- Born: Theresa Courtenay Theobald 30 March 1932 Hampstead, London, England
- Died: 9 May 2018 (aged 86) Leamington Spa, Warwickshire, England
- Education: Slade School of Art
- Spouse: Harold Beaver ​(m. 1957)​

= Tessa Beaver =

British printmaker, painter, and illustrator (1932–2018)

Theresa Courtenay "Tessa" Beaver (née Theobald; 30 March 1932 – 9 May 2018) was a British printmaker, painter and illustrator.

==Early life==
Beaver was born in Hampstead, London in 1932, the first of five children of Virginia (nee Virginia Maxwell Ayrton, daughter of Maxwell Ayrton) and Courtenay Theobald, the architect (Maxwell Ayrton's practice partner, as well as son-in-law).

The Ayrton family originated in Yorkshire, though Tessa Theobald descended from a branch long-resident in Cheshire. Her forebear Edward Ayrton was mayor of Ripon in 1760, and laid the foundations for the family's subsequent prominence.
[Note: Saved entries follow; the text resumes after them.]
`config.mk`:
```
export PLATFORM = sky130hd
export DESIGN_NAME = bde_mem
export DESIGN_NICKNAME = d
export VERILOG_FILES = /design/src/hdl/bde_mem.sv
export SDC_FILE = /design/constraint.sdc
export NUM_CORES = 2
export LEC_CHECK = 0
export BUFFER_PORTS_ARGS = -buffer_cell sky130_fd_sc_hd__buf_2
export CORE_ASPECT_RATIO = 2
export CORE_UTILIZATION = 40
export DETAILED_ROUTE_END_ITERATION = 10
export GPL_ROUTABILITY_DRIVEN = 0
export PLACE_DENSITY = 0.62
export SLEW_MARGIN = 5
export SYNTH_ARGS = -nofsm -noshare
export SYNTH_HDL_FRONTEND = slang
export SYNTH_SLANG_ARGS = --single-unit
```
`constraint.sdc`:
```
create_clock -name clk -period 3.35 [get_ports clk]
set_input_delay 0.1675 -clock clk [delete_from_list [all_inputs] [get_ports clk]]
set_output_delay 0.1675 -clock clk [all_outputs]
set_load 0.005 [all_outputs]
```
$ cat config.mk
export PLATFORM = sky130hd
export DESIGN_NAME = bde_seq
export DESIGN_NICKNAME = d
export VERILOG_FILES = /design/src/hdl/bde_pkg.sv /design/src/hdl/bde_div.sv /design/src/hdl/bde_seq.sv
export SDC_FILE = /design/constraint.sdc
export NUM_CORES = 2
export LEC_CHECK = 0
export ABC_CLOCK_PERIOD_IN_PS = 9700
export BUFFER_PORTS_ARGS = -buffer_cell sky130_fd_sc_hd__buf_2
export CAP_MARGIN = 20
export CORE_UTILIZATION = 60
export CTS_CLUSTER_SIZE = 40
export DETAILED_ROUTE_END_ITERATION = 12
export PLACE_DENSITY = 0.78
export SETUP_SLACK_MARGIN = 0.15
export SYNTH_ARGS = -nofsm -noshare
export SYNTH_HDL_FRONTEND = slang
export SYNTH_SLANG_ARGS = --single-unit
$ cat constraint.sdc
create_clock -name clk -period 9.7 [get_ports clk]
set_input_delay 0.97 -clock clk [delete_from_list [all_inputs] [get_ports clk]]
set_output_delay 0.97 -clock clk [all_outputs]
set_load 0.02 [all_outputs]
$ cat src/hdl/bde_pkg.sv
package bde_pkg;

  // Default sizing
  localparam int MAX_DEGREE = 3;
  localparam int MAX_POINTS = 64;
  localparam int FRAC_BITS  = 16;

  // Input item kinds
  localparam logic [1:0] KIND_CTRL = 2'd0;
  localparam logic [1:0] KIND_KNOT = 2'd1;
  localparam logic [1:0] KIND_EVAL = 2'd2;

  // Configuration register indexes
  localparam logic CFG_DEGREE = 1'b0;
  localparam logic CFG_KNOTS  = 1'b1;

  // Register reset values
  localparam logic [1:0] DEGREE_RESET = 2'd3;
  localparam logic [6:0] KNOTS_RESET  = 7'd8;

  // Largest blend ratio magnitude
  localparam logic [31:0] RATIO_LIM = 32'h7FFF_FFFF;

endpackage

$ cat src/hdl/bde_div.sv
module bde_div #(
  parameter int FRAC_BITS = bde_pkg::FRAC_BITS
) (
  input  logic               clk,
  input  logic               rst,
  input  logic               start,
  input  logic signed [32:0] num_base,
  input  logic signed [32:0] den,
  output logic               done,
  output logic signed [31:0] quo
);

  localparam int NW = 33 + FRAC_BITS;
  localparam int CW = $clog2(NW + 1);

  logic          busy;
  logic [CW-1:0] cnt;
  logic [NW-1:0] qn;
  logic [32:0]   dmag;
  logic [32:0]   rem;
  logic          neg;
  logic [32:0]   nabs;
  logic [33:0]   trial;
  logic          fits;
  logic [31:0]   qmag;

  assign nabs  = num_base[32] ? 33'(-num_base) : 33'(num_base);
  assign trial = {rem, qn[NW-1]};

  // Restoring division, one quotient bit per cycle
  always_ff @(posedge clk) begin
    if (rst) begin
      busy <= 1'b0;
      done <= 1'b0;
      cnt  <= '0;
    end else begin
      done <= 1'b0;
      if (start) begin
        busy <= 1'b1;
        cnt  <= CW'(NW);
      end else if (busy) begin
        cnt <= cnt - 1'b1;
        if (cnt == CW'(1)) begin
          busy <= 1'b0;
          done <= 1'b1;
        end
      end
    end
  end

  always_ff @(posedge clk) begin
    if (start) begin
      qn   <= {nabs, {FRAC_BITS{1'b0}}};
      dmag <= den[32] ? 33'(-den) : 33'(den);
      rem  <= '0;
      neg  <= num_base[32] ^ den[32];
    end else if (busy) begin
      if (trial >= {1'b0, dmag}) begin
        rem <= 33'(trial - {1'b0, dmag});
        qn  <= {qn[NW-2:0], 1'b1};
      end else begin
        rem <= trial[32:0];
        qn  <= {qn[NW-2:0], 1'b0};
      end
    end
  end

  // Saturate magnitude, then apply sign
  assign fits = (qn[NW-1:31] == '0);
  assign qmag = fits ? {1'b0, qn[30:0]} : bde_pkg::RATIO_LIM;
  assign quo  = neg ? $signed(-qmag) : $signed(qmag);

endmodule

$ cat src/hdl/bde_seq.sv
module bde_seq #(
  parameter int MAX_DEGREE = bde_pkg::MAX_DEGREE,
  parameter int FRAC_BITS  = bde_pkg::FRAC_BITS,
  parameter int CTRL_DEPTH = 64,
  parameter int KNOT_DEPTH = 68,
  parameter int CAW        = 6,
  parameter int KAW        = 7,
  parameter int IDXW       = 9
) (
  input  logic               clk,
  input  logic               rst,
  input  logic               start,
  input  logic signed [31:0] t_in,
  input  logic [1:0]         curve_degree,
  input  logic [6:0]         knot_count,
  output logic               busy,
  output logic               ctrl_re,
  output logic [CAW-1:0]     ctrl_raddr,
  input  logic [31:0]        ctrl_rdata,
  output logic               knot_re,
  output logic [KAW-1:0]     knot_raddr,
  input  logic [31:0]        knot_rdata,
  output logic               out_valid,
  input  logic               out_stall,
  output logic signed [31:0] curve_value
);

  localparam int DW = (MAX_DEGREE > 1) ? $clog2(MAX_DEGREE + 1) : 1;
  localparam int KW = $clog2(MAX_DEGREE + 2);

  localparam logic [3:0] S_IDLE  = 4'd0;
  localparam logic [3:0] S_SRCH  = 4'd1;
  localparam logic [3:0] S_CMP   = 4'd2;
  localparam logic [3:0] S_LRD   = 4'd3;
  localparam logic [3:0] S_LWR   = 4'd4;
  localparam logic [3:0] S_KLO   = 4'd5;
  localparam logic [3:0] S_KHI   = 4'd6;
  localparam logic [3:0] S_KCAP  = 4'd7;
  localparam logic [3:0] S_DIVGO = 4'd8;
  localparam logic [3:0] S_DIVW  = 4'd9;
  localparam logic [3:0] S_MUL   = 4'd10;
  localparam logic [3:0] S_BLEND = 4'd11;
  localparam logic [3:0] S_DONE  = 4'd12;

  logic [3:0]             state;
  logic signed [31:0]     t;
  logic [DW-1:0]          deg;
  logic signed [IDXW-1:0] ok;
  logic signed [IDXW-1:0] ng;
  logic signed [IDXW-1:0] mid;
  logic signed [IDXW-1:0] lidx;
  logic signed [IDXW-1:0] i;
  logic [KW-1:0]          k;
  logic [KW-1:0]          j;
  logic                   oob;
  logic signed [31:0]     win [MAX_DEGREE + 1];
  logic signed [31:0]     prev;
  logic signed [31:0]     cur;
  logic signed [31:0]     lo;
  logic signed [31:0]     hi;
  logic signed [32:0]     diff;
  logic signed [31:0]     a;
  logic signed [64:0]     prod;

  // Divider hookup
  logic                   div_start;
  logic                   div_done;
  logic signed [31:0]     div_quo;
  logic signed [32:0]     num_base;
  logic signed [32:0]     den;

  assign num_base = 33'(t) - 33'(lo);
  assign den      = 33'(hi) - 33'(lo);
  assign div_start = (state == S_DIVGO) && (hi != lo);

  bde_div #(.FRAC_BITS(FRAC_BITS)) u_div (
    .clk      (clk),
    .rst      (rst),
    .start    (div_start),
    .num_base (num_base),
    .den      (den),
    .done     (div_done),
    .quo      (div_quo)
  );

  // Degree clamp and search bounds
  logic [DW-1:0]          dsel;
  logic signed [IDXW-1:0] gap;
  logic signed [IDXW:0]   msum;
  logic signed [IDXW:0]   mtrunc;
  logic signed [IDXW-1:0] base;
  logic signed [IDXW-1:0] w_full;
  logic [DW-1:0]          w;
  logic signed [IDXW-1:0] cidx;
  logic signed [IDXW-1:0] kidx;
  logic                   cin;
  logic                   kin;
  logic signed [31:0]     kval;
  logic signed [31:0]     cval;
  logic                   res_load;
  logic                   row_end;

  assign dsel   = (32'(curve_degree) > MAX_DEGREE) ? DW'(MAX_DEGREE) : DW'(curve_degree);
  assign gap    = ng - ok;
  assign msum   = (IDXW + 1)'(ok) + (IDXW + 1)'(ng);
  assign mtrunc = msum[IDXW] ? ((msum + 2'sd1) >>> 1) : (msum >>> 1);
  assign base   = lidx - IDXW'(deg);
  assign w_full = i - base;
  assign w      = w_full[DW-1:0];

  // Last window entry of the current recursion level
  assign row_end = (i - 2'sd1) < (base + $signed(IDXW'(k)));

  // Table addressing
  always_comb begin
    cidx = base + IDXW'(j);
    case (state)
      S_KLO:   kidx = i;
      S_KHI:   kidx = i + IDXW'(deg) + IDXW'(1) - IDXW'(k);
      default: kidx = mtrunc[IDXW-1:0];
    endcase
  end

  assign cin  = !cidx[IDXW-1] && ($unsigned(cidx) < IDXW'(CTRL_DEPTH));
  assign kin  = !kidx[IDXW-1] && ($unsigned(kidx) < IDXW'(KNOT_DEPTH));
  assign ctrl_raddr = cidx[CAW-1:0];
  assign knot_raddr = kidx[KAW-1:0];
  assign ctrl_re = (state == S_LRD) && cin;
  assign knot_re = kin && ((state == S_KLO) || (state == S_KHI) ||
                           ((state == S_SRCH) && (gap > 1 || gap < -1)));
  assign kval = oob ? 32'sd0 : $signed(knot_rdata);
  assign cval = oob ? 32'sd0 : $signed(ctrl_rdata);
  assign busy = (state != S_IDLE);

  // Result register free to take the finished value
  assign res_load = (state == S_DONE) && (!out_valid || !out_stall);

  // Blend: prev + floor(a*diff / 2^F), saturated
  logic signed [64:0] sh;
  logic signed [65:0] bsum;
  logic signed [31:0] bsat;

  assign sh   = prod >>> FRAC_BITS;
  assign bsum = 66'(sh) + 66'(prev);
  always_comb begin
    if (bsum[65:31] == '0 || bsum[65:31] == '1) begin
      bsat = bsum[31:0];
    end else if (bsum[65]) begin
      bsat = 32'sh8000_0000;
    end else begin
      bsat = 32'sh7FFF_FFFF;
    end
  end

  // Sequencer control
  always_ff @(posedge clk) begin
    if (rst) begin
      state     <= S_IDLE;
      out_valid <= 1'b0;
    end else begin
      if (res_load) begin
        out_valid <= 1'b1;
      end else if (out_valid && !out_stall) begin
        out_valid <= 1'b0;
      end
      unique case (state)
        S_IDLE: begin
          if (start) begin
            state <= S_SRCH;
          end
        end
        S_SRCH: begin
          if (gap > 1 || gap < -1) begin
            state <= S_CMP;
          end else begin
            state <= S_LRD;
          end
        end
        S_CMP:  state <= S_SRCH;
        S_LRD:  state <= S_LWR;
        S_LWR: begin
          if (j == KW'(deg)) begin
            state <= (deg == '0) ? S_DONE : S_KLO;
          end else begin
            state <= S_LRD;
          end
        end
        S_KLO:   state <= S_KHI;
        S_KHI:   state <= S_KCAP;
        S_KCAP:  state <= S_DIVGO;
        S_DIVGO: state <= (hi == lo) ? S_MUL : S_DIVW;
        S_DIVW: begin
          if (div_done) begin
            state <= S_MUL;
          end
        end
        S_MUL: state <= S_BLEND;
        S_BLEND: begin
          if (row_end && k == KW'(deg)) begin
            state <= S_DONE;
          end else begin
            state <= S_KLO;
          end
        end
        S_DONE: begin
          if (res_load) begin
            state <= S_IDLE;
          end
        end
        default: state <= S_IDLE;
      endcase
    end
  end

  // Datapath registers
  always_ff @(posedge clk) begin
    case (state)
      S_IDLE: begin
        t   <= t_in;
        deg <= dsel;
        ok  <= IDXW'(dsel);
        ng  <= IDXW'(knot_count) - IDXW'(dsel);
      end
      S_SRCH: begin
        mid  <= mtrunc[IDXW-1:0];
        oob  <= !kin;
        lidx <= ok;
        j    <= '0;
      end
      S_CMP: begin
        if (kval <= t) begin
          ok <= mid;
        end else begin
          ng <= mid;
        end
      end
      S_LRD: oob <= !cin;
      S_LWR: begin
        win[j[DW-1:0]] <= cval;
        j <= j + 1'b1;
        k <= KW'(1);
        i <= lidx;
      end
      S_KLO: begin
        oob  <= !kin;
        prev <= win[DW'(w - 1'b1)];
      end
      S_KHI: begin
        lo  <= kval;
        oob <= !kin;
        cur <= win[w];
      end
      S_KCAP: hi <= kval;
      S_DIVGO: begin
        diff <= 33'(cur) - 33'(prev);
        a    <= 32'sd0;
      end
      S_DIVW: begin
        if (div_done) begin
          a <= div_quo;
        end
      end
      S_MUL: prod <= $signed({{33{a[31]}}, a}) * $signed({{32{diff[32]}}, diff});
      S_BLEND: begin
        win[w] <= bsat;
        if (row_end) begin
          k <= k + 1'b1;
          i <= lidx;
        end else begin
          i <= i - 2'sd1;
        end
      end
      S_DONE: begin
        if (res_load) begin
          curve_value <= win[deg];
        end
      end
      default: ;
    endcase
  end

  // Checks
  a_start_idle: assert property (@(posedge clk) disable iff (rst)
    start && busy |-> 1'b0) else $error("evaluate started while busy");
  a_div_done: assert property (@(posedge clk) disable iff (rst)
    div_done |-> state == S_DIVW) else $error("divider finished outside wait");
  a_blend_win: assert property (@(posedge clk) disable iff (rst)
    state == S_KLO |-> w != '0) else $error("blend at window entry zero");
  a_result: assert property (@(posedge clk) disable iff (rst)
    state == S_DONE && !(out_valid && out_stall) |=> out_valid)
    else $error("finished result not presented");

endmodule

# [Word-level counts from Yosys, hierarchy flattened]
# Memories as Yosys holds them, arrays and structs flattened. A register that Yosys moved wholly into a read port is not among the register bits.
# Index checks and enable logic that the tools add are counted.
[totals] regBits=409 latchBits=0 romBits=0 inputBits=109 output_inout_bits=49 mem_bits_rw=128 word_cells=178 memories=1
[memory_table] memory="win" words=4 word_bits=32 rd=3 rd_clocked_by_memory_dff=3 write_ports=1 line="bde_seq.sv:56" source="logic signed [31:0] win [MAX_DEGREE + 1];"
[op_classes] add_sub_neg=24 mul=1 n_eq_ne=24 magnitude_cmp=7 reduce_logical=42 div_mod_pow=0 n_mux=50 n_shift=0 bitwise=2
[op_table] cell="$mux W32" n=8
[op_table] cell="$sub A32 B32 Y33" n=3
[op_table] cell="$mux W49" n=2
[op_table] cell="$pmux W9 S2" n=4
[op_table] cell="$mux W33" n=2
[op_table] cell="$neg A33 Y33" n=2
[op_table] cell="$mul A32 B33 Y65" n=1
[op_table] cell="$pmux W32 S2" n=1
[op_table] cell="$pmux W4 S13" n=1
[op_table] cell="$add A49 B32 Y50" n=1
[op_table] cell="$mux W9" n=4
[op_table] cell="$eq A35 B35 Y1 const B" n=1
[op_table] cell="$logic_not A35 Y1" n=1
[op_table] cell="$ge A34 B33 Y1" n=1
[op_table] cell="$sub A33 B33 Y33" n=1
[op_table] cell="$eq A32 B32 Y1" n=1
[op_table] cell="$le A32 B32 Y1" n=1
[op_table] cell="$ne A32 B32 Y1" n=1
[op_table] cell="$neg A32 Y32" n=1
[op_table] cell="$reduce_or A32 Y1" n=1
[op_table] cell="$mux W31" n=1
[op_table] cell="$mux W4" n=6
[op_table] cell="$eq A4 B4 Y1 const B" n=5
[op_table] cell="$logic_not A18 Y1" n=1
[op_table] cell="45 further kinds" n=99

# [Logic depth before layout (Yosys ltp)]
[depth] depth_word=8 mapped_depth=29 depth_no_buf=28

# [Modules after synthesis]
# Synthesis repeated with hierarchy kept, for this count alone.
[hier_totals] hier_cells=7324 hier_area_um2=74375.1
[by_module_without_submodules] module="bde_seq" cells_per_inst=6263 area_per_inst_um2=65541.6 seq_area_each_um2=14754.2 instances=1
[by_module_without_submodules] module="bde_div" cells_per_inst=1061 area_per_inst_um2=8833.5 seq_area_each_um2=3153.0 instances=1

# [Worst setup path after synthesis]
# OpenSTA, ideal clock, no wires.
[synth_path] kind="reg2reg" start="register a[8]" end="register prod[62], data pin" n_path_buf=1 path_slack_ns=1.581 stages_incl_launch_ff=29 synth_period_minus_slack_ns=8.119 setup_ns=0.135 t_arrival_ns=7.983 required_ns=9.565 path_cell_list="edfxtp_1 clkbuf_1 nand2_1 fa_1 inv_1 fa_1 fa_1 inv_1 fa_1 inv_1 fa_1 inv_1 fa_1 inv_1 fa_1 fa_1 ha_1 a21oi_1 o21ai_0 a211o_1 a32oi_1 o2111ai_1 a41oi_1 o211ai_1 a311oi_1 o31ai_1 a211o_1 or4b_2 nand3_1"
[synth_via] elab_chain_len=1
[synth_lines] element="start, declared" line="bde_seq.sv:62" source="logic signed [31:0] a;"
[synth_lines] element="start signal, assigned" line="bde_seq.sv:260" source="a <= div_quo;"
[synth_lines] element="$mul A32 B33 Y65" line="bde_seq.sv:263" source="S_MUL: prod <= $signed({{33{a[31]}}, a}) * $signed({{32{diff[32]}}, diff});"
[synth_lines] element="end signal, assigned" line="bde_seq.sv:263"
[synth_lines] element="end, declared" line="bde_seq.sv:63" source="logic signed [64:0] prod;"
# Every way passes these cells.
# A chain may end at the register's enable or synchronous reset.

# [Final worst setup path]
[layout_path] start="register diff[5]" end="register prod[62], data pin"
[layout_via] elab_chain_len=1
[layout_lines] element="start, declared" line="bde_seq.sv:61" source="logic signed [32:0] diff;"
[layout_lines] element="start signal, assigned" line="bde_seq.sv:255" source="diff <= 33'(cur) - 33'(prev);"
[layout_lines] element="$mul A32 B33 Y65" line="bde_seq.sv:263"
# Every way passes these cells.

==> qor_table.md <==
| Stage | Parameter | This run |
|:---|:---|:---|
| synthesis | Count of flip-flops with a built-in enable after synthesis | 555 |
| synthesis | Gate count of the mapped netlist | 7,475 |
| clock tree | TritonCTS clock tree | yes |
| worst setup path | Critical path launch point type | flop |
| floorplan | Die area | 127,400 um^2 |
| synthesis | Cell types with the highest counts after synthesis | inv_1, fa_1, nand2_1 |
| worst setup path | Biggest cell delay along the critical path | 0.78 ns |
| detailed routing | Final wirelength | 195,500 um |
| global routing | GRT met2 Usage | 50.62% |
| worst setup path | Total number of cells along the worst setup path | 25 |
| pwr | Portion of total power attributed to combinational logic | 31.5% |
| floorplan | I/O pin cnt | 158 |
| synthesis | Register area share after synthesis | 23.68% |
| timing | Slew Viols, Final | 0 |
| synthesis | Number of register bits inferred by synthesis | 617 |
| worst setup path | Library cell contributing the largest single delay on the critical path | edfxtp_1 |
| timing | Clock period minus final worst setup slack | 9.221 ns |
| worst setup path | Source of the worst register-to-register timing path | diff[5] |
| pwr | Sw Pwr | 0.002734 W |
| global routing | Global routing usage summed across all routing layers | 31.55% |
| pwr | Share of power burned in the clock network | 30.6% |
| pwr | Total internal power | 0.005725 W |
| global routing | Initial antenna violation count | 14 |
| global routing | Total grt overflow | 0 |
| synthesis | Syn Std Cell Area | 75,610 um^2 |
| floorplan | Standard cell core area | 124,300 um^2 |
| floorplan | Num rows | 129 |
| synthesis | Distinct cells, synth | 85 |
| timing | Transition time at the pin with the least slew margin | 1.103 ns |
| timing | Max Fclk | 108.4 MHz |
| clock tree | H-tree depth | 2 |
| worst setup path | Family of cells with the greatest summed delay on the critical path | adder cells |
| finish | Synthesis-to-layout area growth | 6.490% |
| timing | Setup Total Neg Slack | 0 ns |
| clock tree | CTS Buffer Depth | 3 |
| place | Final GP Congestion | 0.9467 |
| synthesis | Mean instance size in the synthesized netlist | 10.12 um^2 |
| timing | Number of endpoints failing setup at the final stage | 0 |
| detailed routing | Post-detailed-route via-to-cell ratio | 5.997 |
| finish | Share of final-layout standard cells stronger than drive strength 1 | 7.431% |
| global routing | Met1 Resource Use GR | 43.64% |
| hold path | Hold path depth | 1 |
| detailed routing | Final ANT Viol Nets | 0 |
| worst setup path | Most prevalent standard cell on the critical path | fa_1 |
| global routing | Largest net degree at the start of global routing | 94 |
| global routing | Layer carrying the most global-route usage | met2 |
| pwr | Net switching fraction of the power | 32.32% |
| detailed routing | DR DRC count | 0 |
| synthesis | Synthesized Nets | 9,160 |
| clock tree | Total of hold buffers inserted after clock tree synthesis | 0 |
| synthesis | YS warnings | 0 |
| timing | Clock Skew | 0.02920 ns |
| detailed routing | Iteration-0 DRC Markers | 5,317 |
| detailed routing | Via Count | 55,040 |
| timing | Number of hold-slack violations in the final timing report | 0 |
| finish | Final core occ | 64.79% |
| timing | Slew headroom | 26.45% |
| hold path | Startpoint of the lowest-slack hold path | t_in[4] |
| status | Result of the run | complete, no violations |
| clock tree | Clock sink count | 617 |
| timing | RSZ-0062 raised after global routing | no |
| pwr | Leakage component of the power | 36.13 nW |
| place | Dpl hpwl | 157,100 um |
| worst setup path | Nature of the critical path endpoint | flop |
| timing | Tcrit/Tclk final | 95.07% |
| finish | Fin nets | 9,170 |
| timing | Hold slack | 0.4767 ns |
| synthesis | Most instantiated flip-flop cell in the synthesis netlist | edfxtp_1 |
| pwr | Worst ir drop on vdd | 0.2509 mV |
| synthesis | Area contributors post-synth | fa_1, edfxtp_1, ha_1 |
| global routing | Wire length of the first global-routing pass | 313,800 um |
| detailed routing | First-pass iteration count of the detailed router | 6 |
| worst setup path | Required time reported for the critical path endpoint | 10.23 ns |
| worst setup path | Worst endpoint data arrival time | 9.75 ns |
| clock tree | Clock input transition at the sequential cells of the worst setup and hold paths | 0.08 ns |
| worst setup path | Worst reg2reg setup slack | 0.48 ns |
| worst setup path | Largest fanout on the critical path | 15 |
| worst setup path | Path depth of the worst reg2reg path | 25 |
| worst setup path | R2R Path End | prod[62] |
| place | # port buffers | 157 |
| synthesis | Share of the synthesized area in the top cell type | 29.76% |
| synthesis | Count leader, synth | inv_1 |
| pwr | Relative contribution of sequential cells to total power | 37.9% |
| clock tree | Clock latency on the worst-skew pair | 0.67 ns |
| floorplan | Initial standard-cell utilization of the core | 60.84% |
| global routing | Met3 Use GR | 6.750% |
| pwr | Ratio of total power to cell area | 105.1 nW/um^2 |
| clock tree | Clock Tree Root | clkbuf_16 |
| synthesis | Share of flip-flops with an asynchronous set or reset after synthesis | 0% |
| flow run | Reported max-cap violation count | 0 |
| clock tree | Total clock buffers created by CTS | 60 |
| hold path | Hold endpoint | t[4] |
| worst setup path | Kind of critical path | flop to flop |
| hold path | Class of the tightest hold or removal check | input pin to flop |
| worst setup path | CP Buf/Inv Count | 4 |
| floorplan | Width of the chip | 357.0 um |
| global routing | Via count of the first global-routing pass | 56,430 |
| floorplan | Chip Height | 357.0 um |
| detailed routing | Average wire length per cell after detail routing | 21.30 um |
| synthesis | Cell accounting for the most synthesized area | fa_1 |
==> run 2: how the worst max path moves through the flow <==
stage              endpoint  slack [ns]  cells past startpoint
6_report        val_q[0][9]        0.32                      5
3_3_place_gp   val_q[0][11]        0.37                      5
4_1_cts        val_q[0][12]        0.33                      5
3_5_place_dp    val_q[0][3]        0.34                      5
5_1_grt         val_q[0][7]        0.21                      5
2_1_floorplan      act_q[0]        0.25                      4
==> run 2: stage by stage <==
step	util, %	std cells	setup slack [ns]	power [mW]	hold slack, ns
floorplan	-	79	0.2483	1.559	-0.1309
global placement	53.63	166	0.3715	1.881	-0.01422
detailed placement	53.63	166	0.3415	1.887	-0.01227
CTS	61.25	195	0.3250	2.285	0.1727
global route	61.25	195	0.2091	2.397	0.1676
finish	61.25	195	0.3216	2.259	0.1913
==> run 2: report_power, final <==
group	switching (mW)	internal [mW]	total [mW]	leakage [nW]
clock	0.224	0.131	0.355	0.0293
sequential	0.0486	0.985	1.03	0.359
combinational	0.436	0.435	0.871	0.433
Beaver studied at the Slade School of Art, achieving her Diploma in Fine Art in 1953. She studied etching for a year afterwards with John Buckland-Wright.

==Career ==
Her career began, under her birth name of Tessa Theobald, as an illustrator and designer of book jackets. She became the art editor of children's books at Oxford University Press and later at Thomas Nelson.

She is also known for her painting and etching.

Following her marriage to Harold Beaver, the couple took up a post in Kenya. There, she travelled extensively around the country, developing her knowledge of woodblock printing. On her return to UK, she taught printmaking at Mid-Warwickshire College.

In 1989 she was commissioned to create a set of prints to mark Birmingham's centenary.

In 2014 a large exhibition of her work at Leamington Spa Art Gallery & Museum was accompanied by major monograph on her work My Craft or Sullen Art (ISBN 1872940064). She exhibited at international exhibitions of printmaking in Brazil, China, Poland, Italy and Netherlands. Beaver's prints have been shown at the Society of Wood Engravers, the Royal Society of Painters, Etchers and Engravers, the Royal Academy Summer Exhibitions. She has held solo shows at the University of Warwick, the Lantern Gallery in Manchester, St. Michael's Gallery in Derby, the Quadrangle Gallery in Oxford and the Mignon Gallery in Bath.

She was a prize winner at the 5th Seoul International Print Biennale in South Korea.

== Personal life ==
She married Harold Beaver on 12 October 1957. She lived in Leamington Spa and died on 9 May 2018.